#### Description of the task
In the entries below, find the line with "maxCapViolCount = 0" and the line with "6_report | u_core.rsp_if.limit_reached". Print those two and everything between them exactly, and nothing else.

#### Data to examine
◇ ◇ ◇ ◇ ◇

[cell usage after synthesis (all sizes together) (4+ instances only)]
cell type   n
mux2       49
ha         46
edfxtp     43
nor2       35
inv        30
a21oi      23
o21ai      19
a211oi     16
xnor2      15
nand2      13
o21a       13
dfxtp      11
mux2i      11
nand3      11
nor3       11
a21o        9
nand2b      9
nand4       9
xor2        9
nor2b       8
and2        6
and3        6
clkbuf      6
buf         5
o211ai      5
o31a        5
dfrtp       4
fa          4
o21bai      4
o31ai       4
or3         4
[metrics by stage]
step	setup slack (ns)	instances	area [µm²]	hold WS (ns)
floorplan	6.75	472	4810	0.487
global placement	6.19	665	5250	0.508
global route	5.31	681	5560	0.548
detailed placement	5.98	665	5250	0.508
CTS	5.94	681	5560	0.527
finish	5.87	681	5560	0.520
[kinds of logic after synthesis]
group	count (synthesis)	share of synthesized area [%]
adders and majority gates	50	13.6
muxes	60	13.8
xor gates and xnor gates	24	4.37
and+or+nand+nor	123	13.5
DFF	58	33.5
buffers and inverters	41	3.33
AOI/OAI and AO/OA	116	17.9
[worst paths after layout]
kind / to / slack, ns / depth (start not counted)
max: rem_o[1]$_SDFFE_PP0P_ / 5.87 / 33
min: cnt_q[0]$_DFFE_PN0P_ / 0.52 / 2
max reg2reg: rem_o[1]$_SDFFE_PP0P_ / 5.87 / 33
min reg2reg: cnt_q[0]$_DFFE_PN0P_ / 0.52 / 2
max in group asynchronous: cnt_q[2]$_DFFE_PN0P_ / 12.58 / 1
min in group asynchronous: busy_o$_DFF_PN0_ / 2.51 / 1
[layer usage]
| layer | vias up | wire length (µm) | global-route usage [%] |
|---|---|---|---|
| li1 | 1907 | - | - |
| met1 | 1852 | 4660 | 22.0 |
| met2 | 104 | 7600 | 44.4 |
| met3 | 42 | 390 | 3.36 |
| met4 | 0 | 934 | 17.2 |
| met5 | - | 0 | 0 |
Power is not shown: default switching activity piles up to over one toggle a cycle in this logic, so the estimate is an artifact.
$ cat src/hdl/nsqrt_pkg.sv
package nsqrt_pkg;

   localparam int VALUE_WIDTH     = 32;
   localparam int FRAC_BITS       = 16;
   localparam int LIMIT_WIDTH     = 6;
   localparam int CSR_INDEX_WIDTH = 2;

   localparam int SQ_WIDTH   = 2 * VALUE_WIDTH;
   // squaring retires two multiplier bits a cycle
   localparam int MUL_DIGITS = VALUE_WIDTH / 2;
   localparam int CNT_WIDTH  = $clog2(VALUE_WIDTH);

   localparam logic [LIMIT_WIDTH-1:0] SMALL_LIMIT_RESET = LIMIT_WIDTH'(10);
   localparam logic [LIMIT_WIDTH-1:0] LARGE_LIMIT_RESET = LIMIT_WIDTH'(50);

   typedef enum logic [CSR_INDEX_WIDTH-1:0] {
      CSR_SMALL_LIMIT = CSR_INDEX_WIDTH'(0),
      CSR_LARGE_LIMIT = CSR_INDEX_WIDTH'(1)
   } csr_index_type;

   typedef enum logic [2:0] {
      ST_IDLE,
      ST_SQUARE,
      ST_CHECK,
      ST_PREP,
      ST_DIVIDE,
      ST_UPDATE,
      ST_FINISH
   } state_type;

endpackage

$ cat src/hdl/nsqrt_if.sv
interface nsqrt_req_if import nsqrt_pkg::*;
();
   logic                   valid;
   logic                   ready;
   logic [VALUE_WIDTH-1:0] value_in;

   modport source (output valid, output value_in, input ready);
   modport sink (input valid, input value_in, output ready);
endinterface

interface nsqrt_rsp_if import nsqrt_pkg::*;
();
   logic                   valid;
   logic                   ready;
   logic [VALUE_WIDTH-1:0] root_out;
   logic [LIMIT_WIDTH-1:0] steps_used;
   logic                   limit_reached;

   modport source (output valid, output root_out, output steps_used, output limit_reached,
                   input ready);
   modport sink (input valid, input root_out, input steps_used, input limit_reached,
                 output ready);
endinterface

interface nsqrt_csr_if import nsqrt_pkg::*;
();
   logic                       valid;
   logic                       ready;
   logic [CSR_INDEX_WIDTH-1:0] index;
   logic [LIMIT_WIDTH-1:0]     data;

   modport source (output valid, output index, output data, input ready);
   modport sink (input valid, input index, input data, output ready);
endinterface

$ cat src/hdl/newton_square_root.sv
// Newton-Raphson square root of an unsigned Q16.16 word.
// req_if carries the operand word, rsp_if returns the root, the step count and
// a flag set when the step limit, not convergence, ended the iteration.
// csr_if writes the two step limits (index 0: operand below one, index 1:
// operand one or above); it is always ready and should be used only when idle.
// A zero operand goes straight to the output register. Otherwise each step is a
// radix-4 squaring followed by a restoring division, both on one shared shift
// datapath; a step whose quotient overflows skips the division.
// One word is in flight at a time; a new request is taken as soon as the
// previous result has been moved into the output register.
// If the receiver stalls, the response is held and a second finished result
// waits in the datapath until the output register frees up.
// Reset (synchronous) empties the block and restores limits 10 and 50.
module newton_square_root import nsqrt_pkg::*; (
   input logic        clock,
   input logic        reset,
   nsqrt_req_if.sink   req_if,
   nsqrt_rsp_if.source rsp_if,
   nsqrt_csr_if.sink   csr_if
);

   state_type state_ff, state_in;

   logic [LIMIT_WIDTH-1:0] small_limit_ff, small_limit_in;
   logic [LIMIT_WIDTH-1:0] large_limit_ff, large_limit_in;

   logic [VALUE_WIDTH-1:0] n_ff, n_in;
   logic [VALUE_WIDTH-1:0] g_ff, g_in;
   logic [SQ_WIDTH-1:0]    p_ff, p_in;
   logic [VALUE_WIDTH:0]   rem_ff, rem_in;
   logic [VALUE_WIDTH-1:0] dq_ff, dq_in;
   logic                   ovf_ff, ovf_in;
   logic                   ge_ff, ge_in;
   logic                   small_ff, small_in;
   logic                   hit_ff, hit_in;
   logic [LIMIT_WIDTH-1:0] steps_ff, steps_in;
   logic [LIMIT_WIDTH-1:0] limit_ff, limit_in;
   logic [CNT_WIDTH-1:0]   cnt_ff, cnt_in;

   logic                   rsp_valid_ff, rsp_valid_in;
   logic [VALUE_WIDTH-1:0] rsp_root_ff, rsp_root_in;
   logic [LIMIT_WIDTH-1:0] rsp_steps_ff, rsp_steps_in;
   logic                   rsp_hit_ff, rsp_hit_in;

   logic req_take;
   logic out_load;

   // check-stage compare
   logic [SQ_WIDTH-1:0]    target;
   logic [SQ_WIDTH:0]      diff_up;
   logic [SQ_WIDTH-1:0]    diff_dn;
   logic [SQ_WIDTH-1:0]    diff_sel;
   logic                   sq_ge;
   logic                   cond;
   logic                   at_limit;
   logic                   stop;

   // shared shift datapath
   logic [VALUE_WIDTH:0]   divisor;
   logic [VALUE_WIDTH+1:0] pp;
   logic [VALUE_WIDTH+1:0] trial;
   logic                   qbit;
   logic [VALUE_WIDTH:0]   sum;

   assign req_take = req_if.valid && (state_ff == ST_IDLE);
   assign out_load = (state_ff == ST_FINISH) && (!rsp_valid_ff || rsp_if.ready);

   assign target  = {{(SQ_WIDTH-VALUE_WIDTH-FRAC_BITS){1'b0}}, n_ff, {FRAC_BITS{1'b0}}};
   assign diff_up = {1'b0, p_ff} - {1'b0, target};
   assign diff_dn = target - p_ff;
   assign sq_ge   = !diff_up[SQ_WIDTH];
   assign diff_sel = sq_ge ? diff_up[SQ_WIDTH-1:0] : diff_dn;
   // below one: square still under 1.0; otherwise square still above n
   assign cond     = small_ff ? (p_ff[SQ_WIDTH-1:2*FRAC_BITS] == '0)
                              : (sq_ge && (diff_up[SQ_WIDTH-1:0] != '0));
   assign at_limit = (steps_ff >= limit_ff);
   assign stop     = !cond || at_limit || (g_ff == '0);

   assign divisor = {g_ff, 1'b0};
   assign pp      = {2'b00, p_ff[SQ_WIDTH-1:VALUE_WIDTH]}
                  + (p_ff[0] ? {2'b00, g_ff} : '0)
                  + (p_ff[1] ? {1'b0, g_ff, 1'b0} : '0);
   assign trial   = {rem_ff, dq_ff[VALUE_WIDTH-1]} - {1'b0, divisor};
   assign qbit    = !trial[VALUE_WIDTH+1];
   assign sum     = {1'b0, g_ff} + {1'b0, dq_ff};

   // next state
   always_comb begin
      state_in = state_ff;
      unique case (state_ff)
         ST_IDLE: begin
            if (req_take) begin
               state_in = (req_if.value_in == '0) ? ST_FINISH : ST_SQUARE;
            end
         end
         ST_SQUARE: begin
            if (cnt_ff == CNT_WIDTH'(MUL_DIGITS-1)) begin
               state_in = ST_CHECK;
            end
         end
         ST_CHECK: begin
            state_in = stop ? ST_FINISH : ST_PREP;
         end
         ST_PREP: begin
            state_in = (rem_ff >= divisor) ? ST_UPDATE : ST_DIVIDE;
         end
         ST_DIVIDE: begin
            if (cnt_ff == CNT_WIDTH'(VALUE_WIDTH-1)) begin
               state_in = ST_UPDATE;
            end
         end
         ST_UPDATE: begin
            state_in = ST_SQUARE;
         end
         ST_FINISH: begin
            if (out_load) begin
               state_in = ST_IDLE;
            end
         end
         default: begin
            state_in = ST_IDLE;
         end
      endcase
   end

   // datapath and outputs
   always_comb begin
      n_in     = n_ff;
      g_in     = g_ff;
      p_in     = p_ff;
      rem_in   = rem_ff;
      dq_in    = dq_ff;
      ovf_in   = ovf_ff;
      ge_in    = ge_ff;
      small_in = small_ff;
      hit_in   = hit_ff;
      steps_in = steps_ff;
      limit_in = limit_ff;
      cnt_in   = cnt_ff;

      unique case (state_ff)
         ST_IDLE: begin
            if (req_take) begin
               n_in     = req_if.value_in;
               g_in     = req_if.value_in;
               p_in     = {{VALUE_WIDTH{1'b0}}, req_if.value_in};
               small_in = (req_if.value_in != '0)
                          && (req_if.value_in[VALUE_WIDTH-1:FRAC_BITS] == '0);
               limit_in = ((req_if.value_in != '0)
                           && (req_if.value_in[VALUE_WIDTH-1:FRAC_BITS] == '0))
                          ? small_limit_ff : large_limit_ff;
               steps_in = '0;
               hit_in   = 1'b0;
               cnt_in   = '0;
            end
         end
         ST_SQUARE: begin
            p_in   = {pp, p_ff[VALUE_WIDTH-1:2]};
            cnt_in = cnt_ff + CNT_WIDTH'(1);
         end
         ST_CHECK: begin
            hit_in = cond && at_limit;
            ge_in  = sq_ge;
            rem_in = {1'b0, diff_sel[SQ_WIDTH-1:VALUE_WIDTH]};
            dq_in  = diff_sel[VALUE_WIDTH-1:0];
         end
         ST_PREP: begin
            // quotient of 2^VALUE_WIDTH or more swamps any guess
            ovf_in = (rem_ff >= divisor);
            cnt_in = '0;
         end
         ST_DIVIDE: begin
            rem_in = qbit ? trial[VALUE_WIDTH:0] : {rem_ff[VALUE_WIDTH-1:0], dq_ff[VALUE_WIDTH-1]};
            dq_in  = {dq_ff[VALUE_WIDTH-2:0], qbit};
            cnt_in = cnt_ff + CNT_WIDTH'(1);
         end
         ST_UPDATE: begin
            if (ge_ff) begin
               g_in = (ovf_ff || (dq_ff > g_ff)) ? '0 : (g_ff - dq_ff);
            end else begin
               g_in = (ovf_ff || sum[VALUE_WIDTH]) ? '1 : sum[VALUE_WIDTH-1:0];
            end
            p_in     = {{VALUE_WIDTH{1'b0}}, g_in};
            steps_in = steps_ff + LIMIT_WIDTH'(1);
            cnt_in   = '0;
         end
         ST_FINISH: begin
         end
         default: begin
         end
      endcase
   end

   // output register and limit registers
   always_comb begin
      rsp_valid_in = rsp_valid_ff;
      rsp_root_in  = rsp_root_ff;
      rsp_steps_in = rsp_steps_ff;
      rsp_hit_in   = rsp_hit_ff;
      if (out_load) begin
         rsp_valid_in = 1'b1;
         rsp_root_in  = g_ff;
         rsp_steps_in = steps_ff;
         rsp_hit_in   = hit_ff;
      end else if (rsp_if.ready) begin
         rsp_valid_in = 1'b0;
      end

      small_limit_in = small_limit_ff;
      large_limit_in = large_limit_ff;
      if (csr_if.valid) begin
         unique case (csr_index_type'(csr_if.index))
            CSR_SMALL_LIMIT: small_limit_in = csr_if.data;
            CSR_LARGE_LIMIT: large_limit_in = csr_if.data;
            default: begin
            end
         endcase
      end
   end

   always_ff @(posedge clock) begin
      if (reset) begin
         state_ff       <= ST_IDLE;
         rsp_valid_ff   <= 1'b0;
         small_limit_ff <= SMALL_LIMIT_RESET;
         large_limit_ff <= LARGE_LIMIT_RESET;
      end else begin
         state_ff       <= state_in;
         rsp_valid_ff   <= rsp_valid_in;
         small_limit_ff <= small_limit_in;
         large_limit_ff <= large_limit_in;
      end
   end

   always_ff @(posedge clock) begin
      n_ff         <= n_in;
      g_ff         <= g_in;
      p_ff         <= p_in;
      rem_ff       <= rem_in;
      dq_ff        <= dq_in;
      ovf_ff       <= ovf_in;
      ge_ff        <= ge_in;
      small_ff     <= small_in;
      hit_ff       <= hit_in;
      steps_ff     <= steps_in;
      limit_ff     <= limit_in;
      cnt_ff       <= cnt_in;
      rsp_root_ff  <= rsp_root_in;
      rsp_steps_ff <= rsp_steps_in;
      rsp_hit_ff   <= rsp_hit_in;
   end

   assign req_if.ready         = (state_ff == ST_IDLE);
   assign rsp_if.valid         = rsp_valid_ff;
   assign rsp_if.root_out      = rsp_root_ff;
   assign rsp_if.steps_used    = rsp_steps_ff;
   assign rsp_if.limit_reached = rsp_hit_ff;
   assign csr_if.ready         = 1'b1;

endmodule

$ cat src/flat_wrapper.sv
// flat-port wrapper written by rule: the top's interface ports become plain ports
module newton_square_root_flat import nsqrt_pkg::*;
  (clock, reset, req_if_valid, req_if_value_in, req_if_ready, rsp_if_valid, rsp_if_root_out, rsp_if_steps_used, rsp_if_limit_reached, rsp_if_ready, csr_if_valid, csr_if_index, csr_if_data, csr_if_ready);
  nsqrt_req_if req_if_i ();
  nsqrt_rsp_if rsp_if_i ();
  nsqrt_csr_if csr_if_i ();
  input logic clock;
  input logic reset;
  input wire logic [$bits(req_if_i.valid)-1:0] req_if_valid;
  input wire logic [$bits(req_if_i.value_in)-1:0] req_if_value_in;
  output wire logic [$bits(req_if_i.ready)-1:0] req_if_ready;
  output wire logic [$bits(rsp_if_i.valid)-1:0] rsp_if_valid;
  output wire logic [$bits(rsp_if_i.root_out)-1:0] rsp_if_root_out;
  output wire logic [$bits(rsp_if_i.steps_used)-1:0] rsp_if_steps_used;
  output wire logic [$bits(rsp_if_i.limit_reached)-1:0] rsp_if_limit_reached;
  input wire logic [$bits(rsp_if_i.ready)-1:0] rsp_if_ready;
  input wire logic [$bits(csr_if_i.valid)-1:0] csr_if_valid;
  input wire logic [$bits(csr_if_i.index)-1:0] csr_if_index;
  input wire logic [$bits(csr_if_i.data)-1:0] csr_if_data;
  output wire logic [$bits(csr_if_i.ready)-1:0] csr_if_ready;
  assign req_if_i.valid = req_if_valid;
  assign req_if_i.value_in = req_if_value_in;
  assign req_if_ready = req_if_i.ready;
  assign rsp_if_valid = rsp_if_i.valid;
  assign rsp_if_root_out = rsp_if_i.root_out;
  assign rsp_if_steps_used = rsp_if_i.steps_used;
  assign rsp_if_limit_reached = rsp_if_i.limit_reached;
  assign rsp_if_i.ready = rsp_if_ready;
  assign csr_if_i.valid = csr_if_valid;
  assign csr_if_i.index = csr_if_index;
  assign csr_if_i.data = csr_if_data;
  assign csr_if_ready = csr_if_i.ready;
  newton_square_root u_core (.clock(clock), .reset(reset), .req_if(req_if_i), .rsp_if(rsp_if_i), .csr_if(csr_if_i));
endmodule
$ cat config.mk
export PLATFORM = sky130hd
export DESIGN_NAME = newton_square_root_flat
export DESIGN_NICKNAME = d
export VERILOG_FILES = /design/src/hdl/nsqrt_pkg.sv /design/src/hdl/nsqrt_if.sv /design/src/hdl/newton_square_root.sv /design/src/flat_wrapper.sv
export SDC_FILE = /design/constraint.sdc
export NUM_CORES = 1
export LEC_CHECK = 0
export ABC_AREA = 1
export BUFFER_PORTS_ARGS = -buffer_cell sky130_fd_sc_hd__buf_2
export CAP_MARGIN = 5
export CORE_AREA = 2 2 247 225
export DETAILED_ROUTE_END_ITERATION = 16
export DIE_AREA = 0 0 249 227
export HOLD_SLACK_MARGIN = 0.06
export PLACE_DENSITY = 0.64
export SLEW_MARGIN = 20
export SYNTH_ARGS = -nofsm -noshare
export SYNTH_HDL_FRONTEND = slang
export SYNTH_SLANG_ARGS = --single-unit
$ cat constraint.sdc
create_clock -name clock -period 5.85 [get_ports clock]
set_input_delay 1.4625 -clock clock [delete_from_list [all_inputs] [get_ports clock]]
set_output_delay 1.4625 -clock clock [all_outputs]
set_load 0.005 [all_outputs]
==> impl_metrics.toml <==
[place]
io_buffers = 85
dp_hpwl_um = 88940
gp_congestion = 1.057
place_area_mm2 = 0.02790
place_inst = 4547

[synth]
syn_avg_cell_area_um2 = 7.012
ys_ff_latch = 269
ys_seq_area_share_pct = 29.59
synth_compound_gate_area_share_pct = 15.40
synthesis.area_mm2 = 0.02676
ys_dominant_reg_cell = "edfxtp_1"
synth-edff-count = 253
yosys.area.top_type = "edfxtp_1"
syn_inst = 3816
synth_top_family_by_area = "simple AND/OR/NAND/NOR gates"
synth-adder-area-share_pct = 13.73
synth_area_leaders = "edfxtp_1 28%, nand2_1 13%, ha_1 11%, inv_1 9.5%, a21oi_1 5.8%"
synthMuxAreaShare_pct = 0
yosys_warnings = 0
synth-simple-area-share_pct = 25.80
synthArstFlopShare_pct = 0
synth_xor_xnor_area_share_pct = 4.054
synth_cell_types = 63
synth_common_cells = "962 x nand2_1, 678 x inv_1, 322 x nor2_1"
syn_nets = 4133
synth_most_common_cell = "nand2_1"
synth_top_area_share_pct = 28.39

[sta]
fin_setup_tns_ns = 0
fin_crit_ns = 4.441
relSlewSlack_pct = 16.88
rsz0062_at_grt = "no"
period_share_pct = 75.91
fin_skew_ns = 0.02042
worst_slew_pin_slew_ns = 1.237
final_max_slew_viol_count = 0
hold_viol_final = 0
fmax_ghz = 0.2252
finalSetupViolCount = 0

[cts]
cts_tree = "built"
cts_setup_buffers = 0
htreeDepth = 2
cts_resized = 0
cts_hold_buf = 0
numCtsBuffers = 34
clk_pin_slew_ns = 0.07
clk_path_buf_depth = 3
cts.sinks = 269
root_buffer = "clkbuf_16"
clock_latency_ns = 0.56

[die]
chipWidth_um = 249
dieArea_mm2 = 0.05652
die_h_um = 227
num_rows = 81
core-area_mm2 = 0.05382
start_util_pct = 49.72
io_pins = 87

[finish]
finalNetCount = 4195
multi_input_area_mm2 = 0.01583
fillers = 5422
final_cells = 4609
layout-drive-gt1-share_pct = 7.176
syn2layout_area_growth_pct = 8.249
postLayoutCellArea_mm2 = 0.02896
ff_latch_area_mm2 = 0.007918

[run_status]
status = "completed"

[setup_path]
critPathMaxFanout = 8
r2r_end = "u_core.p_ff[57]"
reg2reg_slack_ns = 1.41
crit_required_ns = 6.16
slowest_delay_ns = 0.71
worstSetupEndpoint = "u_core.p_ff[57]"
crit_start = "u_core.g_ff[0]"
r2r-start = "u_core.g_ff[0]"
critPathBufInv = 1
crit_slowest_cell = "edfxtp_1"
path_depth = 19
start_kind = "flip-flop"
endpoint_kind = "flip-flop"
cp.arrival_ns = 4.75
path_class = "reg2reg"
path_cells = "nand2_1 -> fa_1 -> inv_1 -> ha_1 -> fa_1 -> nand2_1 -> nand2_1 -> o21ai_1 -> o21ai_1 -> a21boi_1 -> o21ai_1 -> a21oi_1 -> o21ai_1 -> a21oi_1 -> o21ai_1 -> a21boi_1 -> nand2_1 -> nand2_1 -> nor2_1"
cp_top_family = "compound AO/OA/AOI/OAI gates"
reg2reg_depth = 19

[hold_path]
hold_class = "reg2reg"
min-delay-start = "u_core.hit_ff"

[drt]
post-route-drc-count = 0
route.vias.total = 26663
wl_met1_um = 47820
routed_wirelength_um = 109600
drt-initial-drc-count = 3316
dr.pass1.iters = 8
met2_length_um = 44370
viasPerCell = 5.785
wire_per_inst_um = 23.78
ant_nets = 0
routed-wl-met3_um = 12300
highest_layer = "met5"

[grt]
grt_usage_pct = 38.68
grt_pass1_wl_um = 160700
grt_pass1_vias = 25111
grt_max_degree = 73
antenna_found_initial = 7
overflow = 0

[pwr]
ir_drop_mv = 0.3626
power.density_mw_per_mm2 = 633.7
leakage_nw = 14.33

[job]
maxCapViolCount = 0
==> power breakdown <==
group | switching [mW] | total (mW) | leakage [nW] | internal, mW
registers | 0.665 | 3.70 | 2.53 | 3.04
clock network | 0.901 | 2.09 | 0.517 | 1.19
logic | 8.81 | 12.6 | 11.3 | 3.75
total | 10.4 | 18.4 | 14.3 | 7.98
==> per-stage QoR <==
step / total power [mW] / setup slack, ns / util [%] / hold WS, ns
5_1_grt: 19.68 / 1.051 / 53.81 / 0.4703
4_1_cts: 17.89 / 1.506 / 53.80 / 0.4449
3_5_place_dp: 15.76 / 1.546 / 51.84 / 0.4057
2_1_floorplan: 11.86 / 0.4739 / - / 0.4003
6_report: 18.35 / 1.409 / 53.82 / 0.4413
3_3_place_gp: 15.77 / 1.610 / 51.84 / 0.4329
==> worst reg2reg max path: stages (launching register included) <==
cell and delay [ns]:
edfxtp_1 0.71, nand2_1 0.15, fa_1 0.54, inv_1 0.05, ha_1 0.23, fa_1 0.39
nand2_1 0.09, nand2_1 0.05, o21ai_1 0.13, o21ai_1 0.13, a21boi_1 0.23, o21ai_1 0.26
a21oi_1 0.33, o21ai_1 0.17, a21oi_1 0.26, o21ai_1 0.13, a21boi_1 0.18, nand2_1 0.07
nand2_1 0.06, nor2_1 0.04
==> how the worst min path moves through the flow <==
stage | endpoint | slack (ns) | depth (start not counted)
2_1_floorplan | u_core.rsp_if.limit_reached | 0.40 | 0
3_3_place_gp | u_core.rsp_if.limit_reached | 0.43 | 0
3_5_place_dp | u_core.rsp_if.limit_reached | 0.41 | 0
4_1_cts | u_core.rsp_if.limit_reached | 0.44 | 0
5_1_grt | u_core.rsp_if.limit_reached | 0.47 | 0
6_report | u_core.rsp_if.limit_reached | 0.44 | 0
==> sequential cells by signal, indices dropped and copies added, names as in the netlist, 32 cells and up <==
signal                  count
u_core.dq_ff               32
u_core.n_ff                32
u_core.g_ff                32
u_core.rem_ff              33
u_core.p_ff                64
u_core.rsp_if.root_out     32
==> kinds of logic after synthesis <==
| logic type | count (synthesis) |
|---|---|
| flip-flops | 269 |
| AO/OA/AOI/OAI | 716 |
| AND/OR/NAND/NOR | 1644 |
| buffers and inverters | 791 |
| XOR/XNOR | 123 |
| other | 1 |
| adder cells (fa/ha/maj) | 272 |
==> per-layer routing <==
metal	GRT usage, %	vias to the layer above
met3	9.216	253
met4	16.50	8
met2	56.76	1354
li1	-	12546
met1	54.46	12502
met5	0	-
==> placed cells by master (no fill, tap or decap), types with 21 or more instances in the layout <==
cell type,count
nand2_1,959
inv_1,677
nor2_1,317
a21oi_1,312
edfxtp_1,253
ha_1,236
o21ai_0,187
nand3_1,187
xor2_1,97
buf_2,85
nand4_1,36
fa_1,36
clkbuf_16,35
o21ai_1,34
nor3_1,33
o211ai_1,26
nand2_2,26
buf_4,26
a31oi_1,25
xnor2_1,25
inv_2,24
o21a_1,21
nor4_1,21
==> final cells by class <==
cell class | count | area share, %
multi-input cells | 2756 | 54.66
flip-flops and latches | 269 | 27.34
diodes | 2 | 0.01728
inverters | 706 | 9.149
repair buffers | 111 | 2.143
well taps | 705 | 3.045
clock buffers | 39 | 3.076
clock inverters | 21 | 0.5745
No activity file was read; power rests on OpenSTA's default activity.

◇ ◇ ◇ ◇ ◇

#### Solution to the problem
maxCapViolCount = 0
==> power breakdown <==
group | switching [mW] | total (mW) | leakage [nW] | internal, mW
registers | 0.665 | 3.70 | 2.53 | 3.04
clock network | 0.901 | 2.09 | 0.517 | 1.19
logic | 8.81 | 12.6 | 11.3 | 3.75
total | 10.4 | 18.4 | 14.3 | 7.98
==> per-stage QoR <==
step / total power [mW] / setup slack, ns / util [%] / hold WS, ns
5_1_grt: 19.68 / 1.051 / 53.81 / 0.4703
4_1_cts: 17.89 / 1.506 / 53.80 / 0.4449
3_5_place_dp: 15.76 / 1.546 / 51.84 / 0.4057
2_1_floorplan: 11.86 / 0.4739 / - / 0.4003
6_report: 18.35 / 1.409 / 53.82 / 0.4413
3_3_place_gp: 15.77 / 1.610 / 51.84 / 0.4329
==> worst reg2reg max path: stages (launching register included) <==
cell and delay [ns]:
edfxtp_1 0.71, nand2_1 0.15, fa_1 0.54, inv_1 0.05, ha_1 0.23, fa_1 0.39
nand2_1 0.09, nand2_1 0.05, o21ai_1 0.13, o21ai_1 0.13, a21boi_1 0.23, o21ai_1 0.26
a21oi_1 0.33, o21ai_1 0.17, a21oi_1 0.26, o21ai_1 0.13, a21boi_1 0.18, nand2_1 0.07
nand2_1 0.06, nor2_1 0.04
==> how the worst min path moves through the flow <==
stage | endpoint | slack (ns) | depth (start not counted)
2_1_floorplan | u_core.rsp_if.limit_reached | 0.40 | 0
3_3_place_gp | u_core.rsp_if.limit_reached | 0.43 | 0
3_5_place_dp | u_core.rsp_if.limit_reached | 0.41 | 0
4_1_cts | u_core.rsp_if.limit_reached | 0.44 | 0
5_1_grt | u_core.rsp_if.limit_reached | 0.47 | 0
6_report | u_core.rsp_if.limit_reached | 0.44 | 0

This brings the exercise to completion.